Exercise. Print exactly what the entries say, line by line, from the first line down to the one with "finish | -0.08683 | 10710 | 0.8520 | 1124", inclusive.
-------- Source material
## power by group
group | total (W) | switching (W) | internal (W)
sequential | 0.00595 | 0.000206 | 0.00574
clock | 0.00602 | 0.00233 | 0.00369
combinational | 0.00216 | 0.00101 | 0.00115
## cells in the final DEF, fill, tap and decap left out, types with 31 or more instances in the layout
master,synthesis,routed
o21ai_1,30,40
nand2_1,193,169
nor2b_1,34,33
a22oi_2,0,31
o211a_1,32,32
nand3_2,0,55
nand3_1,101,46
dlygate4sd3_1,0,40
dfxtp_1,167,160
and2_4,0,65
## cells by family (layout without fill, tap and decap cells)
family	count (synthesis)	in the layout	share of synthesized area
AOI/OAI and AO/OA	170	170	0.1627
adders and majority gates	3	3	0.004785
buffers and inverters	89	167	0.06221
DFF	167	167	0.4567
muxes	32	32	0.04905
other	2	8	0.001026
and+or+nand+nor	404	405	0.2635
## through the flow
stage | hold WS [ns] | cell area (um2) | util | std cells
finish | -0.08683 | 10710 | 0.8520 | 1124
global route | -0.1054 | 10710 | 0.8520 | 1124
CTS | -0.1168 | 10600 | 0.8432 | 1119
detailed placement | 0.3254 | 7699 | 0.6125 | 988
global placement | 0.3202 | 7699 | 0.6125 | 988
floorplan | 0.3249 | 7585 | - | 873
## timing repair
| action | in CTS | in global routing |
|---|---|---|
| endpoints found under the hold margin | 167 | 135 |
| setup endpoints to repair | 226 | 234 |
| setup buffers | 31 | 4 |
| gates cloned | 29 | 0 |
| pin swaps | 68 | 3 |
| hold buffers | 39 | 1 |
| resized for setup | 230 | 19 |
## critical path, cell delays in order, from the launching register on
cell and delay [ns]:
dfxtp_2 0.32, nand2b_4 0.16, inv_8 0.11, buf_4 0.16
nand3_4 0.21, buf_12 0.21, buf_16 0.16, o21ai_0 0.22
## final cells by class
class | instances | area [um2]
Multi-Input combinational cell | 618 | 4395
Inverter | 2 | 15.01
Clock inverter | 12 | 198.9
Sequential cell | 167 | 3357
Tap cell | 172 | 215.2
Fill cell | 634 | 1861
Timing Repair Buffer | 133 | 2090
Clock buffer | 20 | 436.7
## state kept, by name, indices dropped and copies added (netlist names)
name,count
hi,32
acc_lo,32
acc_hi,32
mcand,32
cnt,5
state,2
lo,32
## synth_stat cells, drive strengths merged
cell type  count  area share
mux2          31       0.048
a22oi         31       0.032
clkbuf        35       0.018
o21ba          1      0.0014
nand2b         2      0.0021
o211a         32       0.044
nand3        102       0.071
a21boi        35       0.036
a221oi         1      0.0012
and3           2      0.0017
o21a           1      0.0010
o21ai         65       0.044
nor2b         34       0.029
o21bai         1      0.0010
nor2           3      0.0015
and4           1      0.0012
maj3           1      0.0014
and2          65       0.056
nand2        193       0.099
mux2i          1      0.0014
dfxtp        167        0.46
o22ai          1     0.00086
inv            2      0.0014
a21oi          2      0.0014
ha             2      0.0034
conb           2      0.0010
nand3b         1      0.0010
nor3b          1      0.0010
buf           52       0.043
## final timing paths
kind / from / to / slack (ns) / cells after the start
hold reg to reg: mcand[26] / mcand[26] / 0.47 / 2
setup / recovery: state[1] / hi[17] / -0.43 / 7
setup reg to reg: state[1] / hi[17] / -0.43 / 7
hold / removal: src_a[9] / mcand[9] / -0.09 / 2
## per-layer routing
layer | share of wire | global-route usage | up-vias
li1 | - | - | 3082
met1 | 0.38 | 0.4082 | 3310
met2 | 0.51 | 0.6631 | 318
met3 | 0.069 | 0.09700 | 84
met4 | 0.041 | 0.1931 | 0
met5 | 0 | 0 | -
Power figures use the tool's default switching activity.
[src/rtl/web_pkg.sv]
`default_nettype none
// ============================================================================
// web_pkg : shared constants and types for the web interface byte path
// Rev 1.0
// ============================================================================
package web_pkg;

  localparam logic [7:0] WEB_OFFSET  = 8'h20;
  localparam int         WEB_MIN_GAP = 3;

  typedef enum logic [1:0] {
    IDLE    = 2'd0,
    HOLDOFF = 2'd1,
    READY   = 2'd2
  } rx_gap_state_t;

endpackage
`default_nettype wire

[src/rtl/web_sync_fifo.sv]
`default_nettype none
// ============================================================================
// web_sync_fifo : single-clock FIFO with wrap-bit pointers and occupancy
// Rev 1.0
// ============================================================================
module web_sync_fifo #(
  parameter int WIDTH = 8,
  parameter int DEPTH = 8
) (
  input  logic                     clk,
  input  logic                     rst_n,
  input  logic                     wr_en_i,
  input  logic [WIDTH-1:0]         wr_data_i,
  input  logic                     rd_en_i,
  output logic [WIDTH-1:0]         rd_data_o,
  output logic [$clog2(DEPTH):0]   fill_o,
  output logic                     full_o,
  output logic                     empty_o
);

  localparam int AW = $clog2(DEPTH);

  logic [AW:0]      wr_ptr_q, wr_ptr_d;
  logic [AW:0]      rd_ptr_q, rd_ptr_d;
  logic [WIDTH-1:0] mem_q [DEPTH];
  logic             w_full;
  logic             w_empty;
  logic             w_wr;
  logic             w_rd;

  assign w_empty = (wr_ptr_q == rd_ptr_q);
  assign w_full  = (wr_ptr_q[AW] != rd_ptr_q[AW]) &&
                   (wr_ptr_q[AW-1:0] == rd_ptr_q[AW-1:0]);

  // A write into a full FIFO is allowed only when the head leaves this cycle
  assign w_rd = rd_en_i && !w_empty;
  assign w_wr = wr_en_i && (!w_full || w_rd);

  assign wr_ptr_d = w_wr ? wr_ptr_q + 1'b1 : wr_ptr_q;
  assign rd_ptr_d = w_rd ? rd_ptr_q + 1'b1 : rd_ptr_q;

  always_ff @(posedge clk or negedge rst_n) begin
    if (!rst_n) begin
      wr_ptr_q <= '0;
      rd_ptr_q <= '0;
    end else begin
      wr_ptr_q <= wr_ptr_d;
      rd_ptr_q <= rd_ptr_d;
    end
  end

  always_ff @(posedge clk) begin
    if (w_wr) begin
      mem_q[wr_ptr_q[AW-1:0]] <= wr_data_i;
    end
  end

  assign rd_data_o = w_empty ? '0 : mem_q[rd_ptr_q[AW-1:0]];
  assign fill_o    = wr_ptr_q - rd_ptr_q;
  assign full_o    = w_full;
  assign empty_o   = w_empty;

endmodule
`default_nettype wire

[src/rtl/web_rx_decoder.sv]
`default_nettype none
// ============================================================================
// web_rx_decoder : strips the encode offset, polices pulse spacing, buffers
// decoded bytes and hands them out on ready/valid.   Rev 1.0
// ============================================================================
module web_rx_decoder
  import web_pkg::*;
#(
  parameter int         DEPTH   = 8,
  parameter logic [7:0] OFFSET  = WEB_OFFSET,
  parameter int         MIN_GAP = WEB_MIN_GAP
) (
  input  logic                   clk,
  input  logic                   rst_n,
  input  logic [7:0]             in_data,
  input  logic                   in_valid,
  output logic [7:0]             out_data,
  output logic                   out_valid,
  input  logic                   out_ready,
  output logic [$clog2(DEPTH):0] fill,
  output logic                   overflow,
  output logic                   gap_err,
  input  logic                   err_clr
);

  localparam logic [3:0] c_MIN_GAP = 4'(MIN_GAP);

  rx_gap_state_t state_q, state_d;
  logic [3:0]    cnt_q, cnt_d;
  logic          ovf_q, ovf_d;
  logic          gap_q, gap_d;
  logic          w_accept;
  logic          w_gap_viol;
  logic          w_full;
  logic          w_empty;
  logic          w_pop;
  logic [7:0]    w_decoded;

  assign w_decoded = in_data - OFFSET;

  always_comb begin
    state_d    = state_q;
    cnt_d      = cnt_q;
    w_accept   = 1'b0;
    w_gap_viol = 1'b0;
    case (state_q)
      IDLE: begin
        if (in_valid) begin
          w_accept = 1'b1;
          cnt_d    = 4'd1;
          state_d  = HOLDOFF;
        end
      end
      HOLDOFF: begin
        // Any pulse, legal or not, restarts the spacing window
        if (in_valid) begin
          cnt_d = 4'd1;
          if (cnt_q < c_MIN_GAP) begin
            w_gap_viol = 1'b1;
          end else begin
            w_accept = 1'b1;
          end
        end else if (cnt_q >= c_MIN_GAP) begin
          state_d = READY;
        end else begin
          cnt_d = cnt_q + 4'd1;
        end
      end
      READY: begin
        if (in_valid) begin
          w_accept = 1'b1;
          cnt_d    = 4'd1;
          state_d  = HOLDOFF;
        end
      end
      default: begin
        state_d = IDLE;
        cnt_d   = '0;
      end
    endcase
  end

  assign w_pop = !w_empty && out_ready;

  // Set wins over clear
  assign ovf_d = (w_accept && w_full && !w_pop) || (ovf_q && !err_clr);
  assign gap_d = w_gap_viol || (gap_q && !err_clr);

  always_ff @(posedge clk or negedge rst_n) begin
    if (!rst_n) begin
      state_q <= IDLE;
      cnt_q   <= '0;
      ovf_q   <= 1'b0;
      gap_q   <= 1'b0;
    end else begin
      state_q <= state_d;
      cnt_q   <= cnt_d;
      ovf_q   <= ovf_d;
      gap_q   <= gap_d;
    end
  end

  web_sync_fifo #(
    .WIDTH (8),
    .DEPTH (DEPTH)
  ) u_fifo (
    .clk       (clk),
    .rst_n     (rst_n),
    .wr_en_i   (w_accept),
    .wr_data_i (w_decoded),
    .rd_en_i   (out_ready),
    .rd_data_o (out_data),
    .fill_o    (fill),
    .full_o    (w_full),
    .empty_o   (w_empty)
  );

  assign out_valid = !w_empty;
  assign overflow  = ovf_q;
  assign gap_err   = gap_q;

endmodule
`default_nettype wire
----------------
Your response.
## power by group
group | total (W) | switching (W) | internal (W)
sequential | 0.00595 | 0.000206 | 0.00574
clock | 0.00602 | 0.00233 | 0.00369
combinational | 0.00216 | 0.00101 | 0.00115
## cells in the final DEF, fill, tap and decap left out, types with 31 or more instances in the layout
master,synthesis,routed
o21ai_1,30,40
nand2_1,193,169
nor2b_1,34,33
a22oi_2,0,31
o211a_1,32,32
nand3_2,0,55
nand3_1,101,46
dlygate4sd3_1,0,40
dfxtp_1,167,160
and2_4,0,65
## cells by family (layout without fill, tap and decap cells)
family	count (synthesis)	in the layout	share of synthesized area
AOI/OAI and AO/OA	170	170	0.1627
adders and majority gates	3	3	0.004785
buffers and inverters	89	167	0.06221
DFF	167	167	0.4567
muxes	32	32	0.04905
other	2	8	0.001026
and+or+nand+nor	404	405	0.2635
## through the flow
stage | hold WS [ns] | cell area (um2) | util | std cells
finish | -0.08683 | 10710 | 0.8520 | 1124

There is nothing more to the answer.